Project Leader: Leah Keshet (Professor), Mathematics, UBC
Phone Number:604-822-5889
Fax Number: 604-822-6074
E-mail Address: keshet@math.ubc.ca
Web Page: http://www.math.ubc.ca/~keshet/keshet.html
Project Description
Over the past years, our team has been working on deciphering the causes, and
investigating interventions for diseases such as Alzheimer's Disease, Diabetes, and blood
disorders such as leukemia, in addition to our effort
in modelling and understanding the mechanisms of certain hormonal rhythms
such as GnRH secretion.
Our research spans molecular,
cell, tissue, and population levels. It is characterized by
application of mathematical and physical (quantitative) methods to
biological and biomedical areas. Most of our projects are driven by
experimental data generated by collaborators of this team. Some projects
involve gaining a better understanding of basic scientific problems at the
foundation of cell and molecular biology.
In partnership with MERCK, we (Keshet, Coombs, Das, Bailey) have been analysing the dynamics of a potential
inhibitor of amyloid-beta
for treatment of Alzheimer's Disease. This year, we prepared our results for publication, joint with Merck scientists. In previous years, we designed a simulation model that
incorporated some of the cellular and molecular components of this disease.
See online simulation of neuroinflammation and senile plaque formation.

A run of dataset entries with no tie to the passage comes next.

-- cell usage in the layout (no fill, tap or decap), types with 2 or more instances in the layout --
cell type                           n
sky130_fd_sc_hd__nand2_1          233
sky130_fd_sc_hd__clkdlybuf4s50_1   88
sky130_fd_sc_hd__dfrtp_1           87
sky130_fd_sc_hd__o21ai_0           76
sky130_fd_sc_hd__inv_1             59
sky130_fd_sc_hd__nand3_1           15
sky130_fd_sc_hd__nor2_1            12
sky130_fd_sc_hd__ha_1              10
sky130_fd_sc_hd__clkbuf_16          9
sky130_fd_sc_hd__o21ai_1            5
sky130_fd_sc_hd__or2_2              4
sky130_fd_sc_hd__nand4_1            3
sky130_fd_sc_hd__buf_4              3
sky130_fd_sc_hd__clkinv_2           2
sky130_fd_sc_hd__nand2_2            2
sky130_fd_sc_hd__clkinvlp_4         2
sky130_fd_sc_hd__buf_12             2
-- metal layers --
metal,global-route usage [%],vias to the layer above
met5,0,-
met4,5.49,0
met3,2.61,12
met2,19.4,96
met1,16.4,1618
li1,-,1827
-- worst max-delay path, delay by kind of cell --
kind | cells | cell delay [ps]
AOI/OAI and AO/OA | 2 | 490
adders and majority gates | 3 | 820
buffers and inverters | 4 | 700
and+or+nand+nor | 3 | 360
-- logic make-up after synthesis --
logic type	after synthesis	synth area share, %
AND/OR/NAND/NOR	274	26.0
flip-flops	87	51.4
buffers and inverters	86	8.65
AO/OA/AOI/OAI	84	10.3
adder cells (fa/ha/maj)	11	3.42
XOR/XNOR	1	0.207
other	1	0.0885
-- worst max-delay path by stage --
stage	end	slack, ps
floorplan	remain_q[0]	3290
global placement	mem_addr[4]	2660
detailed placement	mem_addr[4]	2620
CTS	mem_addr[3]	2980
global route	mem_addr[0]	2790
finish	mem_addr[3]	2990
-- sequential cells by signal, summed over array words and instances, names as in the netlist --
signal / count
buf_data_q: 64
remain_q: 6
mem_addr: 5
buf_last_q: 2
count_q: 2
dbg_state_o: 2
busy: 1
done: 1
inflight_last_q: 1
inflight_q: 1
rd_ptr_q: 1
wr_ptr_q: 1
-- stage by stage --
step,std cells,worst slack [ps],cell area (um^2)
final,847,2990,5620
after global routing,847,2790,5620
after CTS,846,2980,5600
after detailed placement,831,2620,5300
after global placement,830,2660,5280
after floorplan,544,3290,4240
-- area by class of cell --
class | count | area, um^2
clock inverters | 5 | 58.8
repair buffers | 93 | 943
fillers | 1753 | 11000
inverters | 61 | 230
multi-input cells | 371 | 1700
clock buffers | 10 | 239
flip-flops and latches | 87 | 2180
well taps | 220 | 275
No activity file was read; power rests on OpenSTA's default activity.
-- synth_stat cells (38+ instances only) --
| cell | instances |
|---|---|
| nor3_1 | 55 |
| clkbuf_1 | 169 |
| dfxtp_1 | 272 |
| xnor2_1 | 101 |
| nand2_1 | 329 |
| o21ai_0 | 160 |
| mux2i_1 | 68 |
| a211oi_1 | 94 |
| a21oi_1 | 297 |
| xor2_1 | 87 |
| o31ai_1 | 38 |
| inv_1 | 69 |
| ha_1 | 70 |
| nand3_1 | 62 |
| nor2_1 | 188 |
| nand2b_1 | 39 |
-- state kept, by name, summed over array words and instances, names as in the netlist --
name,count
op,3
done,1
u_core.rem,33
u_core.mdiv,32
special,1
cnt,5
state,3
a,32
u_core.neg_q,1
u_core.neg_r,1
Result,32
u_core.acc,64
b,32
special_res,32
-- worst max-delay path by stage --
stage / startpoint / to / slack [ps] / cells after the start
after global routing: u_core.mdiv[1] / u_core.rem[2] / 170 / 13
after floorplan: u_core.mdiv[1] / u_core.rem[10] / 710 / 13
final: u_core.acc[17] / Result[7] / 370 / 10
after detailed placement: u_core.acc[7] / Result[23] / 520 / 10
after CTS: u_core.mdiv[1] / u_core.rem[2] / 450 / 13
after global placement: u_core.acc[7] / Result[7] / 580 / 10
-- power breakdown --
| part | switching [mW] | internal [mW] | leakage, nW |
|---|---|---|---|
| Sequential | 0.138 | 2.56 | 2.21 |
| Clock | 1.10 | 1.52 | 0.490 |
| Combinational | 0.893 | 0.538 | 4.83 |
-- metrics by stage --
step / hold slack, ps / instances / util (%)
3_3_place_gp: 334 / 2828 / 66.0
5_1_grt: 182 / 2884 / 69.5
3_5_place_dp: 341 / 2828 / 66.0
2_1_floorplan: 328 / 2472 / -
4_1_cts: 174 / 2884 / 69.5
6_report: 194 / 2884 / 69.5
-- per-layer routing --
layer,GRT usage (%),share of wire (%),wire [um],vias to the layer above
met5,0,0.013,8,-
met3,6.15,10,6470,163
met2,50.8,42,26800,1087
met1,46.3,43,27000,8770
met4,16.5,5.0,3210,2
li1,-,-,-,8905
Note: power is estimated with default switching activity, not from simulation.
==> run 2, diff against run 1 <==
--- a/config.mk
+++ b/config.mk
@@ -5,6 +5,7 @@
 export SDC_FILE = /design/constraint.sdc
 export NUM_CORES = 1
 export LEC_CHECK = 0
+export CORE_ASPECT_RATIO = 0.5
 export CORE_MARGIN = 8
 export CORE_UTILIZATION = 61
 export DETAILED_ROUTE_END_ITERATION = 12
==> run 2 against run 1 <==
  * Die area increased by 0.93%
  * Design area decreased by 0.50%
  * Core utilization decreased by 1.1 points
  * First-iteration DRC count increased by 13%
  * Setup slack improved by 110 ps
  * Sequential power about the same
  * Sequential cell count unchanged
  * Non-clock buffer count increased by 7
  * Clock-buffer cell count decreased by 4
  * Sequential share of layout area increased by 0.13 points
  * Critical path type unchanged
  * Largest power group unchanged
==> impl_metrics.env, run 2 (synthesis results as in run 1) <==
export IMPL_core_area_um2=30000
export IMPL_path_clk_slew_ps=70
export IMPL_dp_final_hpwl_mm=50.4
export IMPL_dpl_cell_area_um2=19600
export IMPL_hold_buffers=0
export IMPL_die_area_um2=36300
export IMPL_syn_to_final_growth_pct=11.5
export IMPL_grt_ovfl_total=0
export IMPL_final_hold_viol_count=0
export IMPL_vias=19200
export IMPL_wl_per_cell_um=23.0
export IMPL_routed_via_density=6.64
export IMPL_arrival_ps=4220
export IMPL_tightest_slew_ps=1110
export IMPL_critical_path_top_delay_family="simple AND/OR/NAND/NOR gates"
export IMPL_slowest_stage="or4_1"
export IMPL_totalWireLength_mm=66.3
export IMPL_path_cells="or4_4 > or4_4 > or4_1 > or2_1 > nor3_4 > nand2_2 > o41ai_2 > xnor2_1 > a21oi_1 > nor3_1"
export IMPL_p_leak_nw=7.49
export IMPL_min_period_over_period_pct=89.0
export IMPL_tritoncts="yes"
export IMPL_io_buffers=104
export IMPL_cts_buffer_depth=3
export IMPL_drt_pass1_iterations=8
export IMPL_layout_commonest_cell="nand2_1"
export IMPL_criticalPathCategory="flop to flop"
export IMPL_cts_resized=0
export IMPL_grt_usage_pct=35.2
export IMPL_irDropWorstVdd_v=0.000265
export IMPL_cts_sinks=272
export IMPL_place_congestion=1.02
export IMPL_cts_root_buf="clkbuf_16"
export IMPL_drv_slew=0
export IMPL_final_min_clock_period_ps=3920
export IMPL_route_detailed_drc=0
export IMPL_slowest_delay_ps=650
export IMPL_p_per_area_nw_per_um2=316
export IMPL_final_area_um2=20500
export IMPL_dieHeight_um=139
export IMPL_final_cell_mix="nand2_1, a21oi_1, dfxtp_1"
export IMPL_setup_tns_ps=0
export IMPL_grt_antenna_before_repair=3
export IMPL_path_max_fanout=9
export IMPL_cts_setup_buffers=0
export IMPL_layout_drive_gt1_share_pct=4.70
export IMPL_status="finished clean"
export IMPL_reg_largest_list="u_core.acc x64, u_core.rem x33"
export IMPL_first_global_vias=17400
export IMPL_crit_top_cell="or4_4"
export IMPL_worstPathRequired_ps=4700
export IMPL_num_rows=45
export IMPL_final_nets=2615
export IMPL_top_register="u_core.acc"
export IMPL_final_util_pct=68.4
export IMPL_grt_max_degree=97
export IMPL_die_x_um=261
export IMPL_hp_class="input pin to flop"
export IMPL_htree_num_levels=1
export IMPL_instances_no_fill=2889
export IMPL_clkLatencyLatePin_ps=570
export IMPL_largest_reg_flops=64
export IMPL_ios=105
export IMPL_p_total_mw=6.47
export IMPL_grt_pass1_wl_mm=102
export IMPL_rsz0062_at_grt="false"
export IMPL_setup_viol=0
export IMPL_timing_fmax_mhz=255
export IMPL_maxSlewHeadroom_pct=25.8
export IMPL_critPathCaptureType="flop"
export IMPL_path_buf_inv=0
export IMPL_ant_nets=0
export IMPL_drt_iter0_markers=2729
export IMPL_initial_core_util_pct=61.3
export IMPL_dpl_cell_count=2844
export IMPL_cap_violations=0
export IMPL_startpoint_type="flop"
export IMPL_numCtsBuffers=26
## config.mk

```make
export PLATFORM = sky130hd
export DESIGN_NAME = dispatch_buffer
export DESIGN_NICKNAME = d
export VERILOG_FILES = /design/src/rtl/dispatch_pkg.sv /design/src/rtl/dispatch_buffer_mem.sv /design/src/rtl/dispatch_buffer.sv
export SDC_FILE = /design/constraint.sdc
export NUM_CORES = 2
export LEC_CHECK = 0
export CAP_MARGIN = 20
export CORE_UTILIZATION = 55
export CTS_BUF_LIST = sky130_fd_sc_hd__clkbuf_4 sky130_fd_sc_hd__clkbuf_8
export DETAILED_ROUTE_END_ITERATION = 10
export PLACE_DENSITY = 0.8
export RECOVER_POWER = 50
export SLEW_MARGIN = 15
export SYNTH_ARGS = -nofsm -noshare
export SYNTH_HDL_FRONTEND = slang
export SYNTH_SLANG_ARGS = --single-unit
```

## constraint.sdc

```tcl
create_clock -name clk -period 4.4 [get_ports clk]
set_input_delay 1.32 -clock clk [delete_from_list [all_inputs] [get_ports clk]]
set_output_delay 1.32 -clock clk [all_outputs]
set_load 0.1 [all_outputs]
```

We have continued modelling
type 1 diabetes (T1D), a
disease in which the insulin-producing beta cells are targeted and killed by the body's
own defense system. We (Khadra, Keshet) have investigated several aspects of T1D, including
(a) the role of macrophages (scavanger cells that clear dead cells) and defects in their function, (b) the proliferation of T cell clones that kill the insulin-producing beta cells, and (c) processing of self-antigen and its presentation by antigen presenting cells. In a previous year, with J. Mahaffy, we were able to use mathematical analysis to understand why cycles of T-cell levels are seen in circulation before the onset of diabetes in experimental animals (non-obese diabetic mice).
This year, we have analyzed new potential therapies studied experimentally by our collaborator Pere Santamaria (U Calgary).
In
Type 2 diabetes, MSc student James Bailey completed an award-winning
internship (see Awards) at the Children's Hospital in Vancouver, with Dr.

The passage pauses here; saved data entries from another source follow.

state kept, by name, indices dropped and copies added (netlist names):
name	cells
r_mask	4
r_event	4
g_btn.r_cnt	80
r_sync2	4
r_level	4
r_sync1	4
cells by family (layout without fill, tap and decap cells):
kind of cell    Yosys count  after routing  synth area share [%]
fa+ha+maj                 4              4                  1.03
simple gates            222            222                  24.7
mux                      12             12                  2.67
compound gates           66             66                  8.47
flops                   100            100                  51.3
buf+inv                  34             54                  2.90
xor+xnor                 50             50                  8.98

B. Verchere. Bailey investigated the formation of fibers of a kind of toxic protein, Islet Amyloid Poly-Peptide (IAPP) that occurs in the pancreas of Type 2 diabetes patients. His combined laboratory experiments and modelling led to better understanding of the growth of these fibers, with a view to possible treatments.
We are also developing other immunology projects.
We (Coombs, Das, Dushek, Bailey) perform research into basic
immunological questions concerning
T cell activation by antigen-presenting-cells.
We are particularly interested in understanding
polarization of T cell receptors towards stimuli of varying strength
and specificity. This work finds applications in understanding the action of monoclonal-antibody like drugs, as well as in the disease mechanisms of immune disorders.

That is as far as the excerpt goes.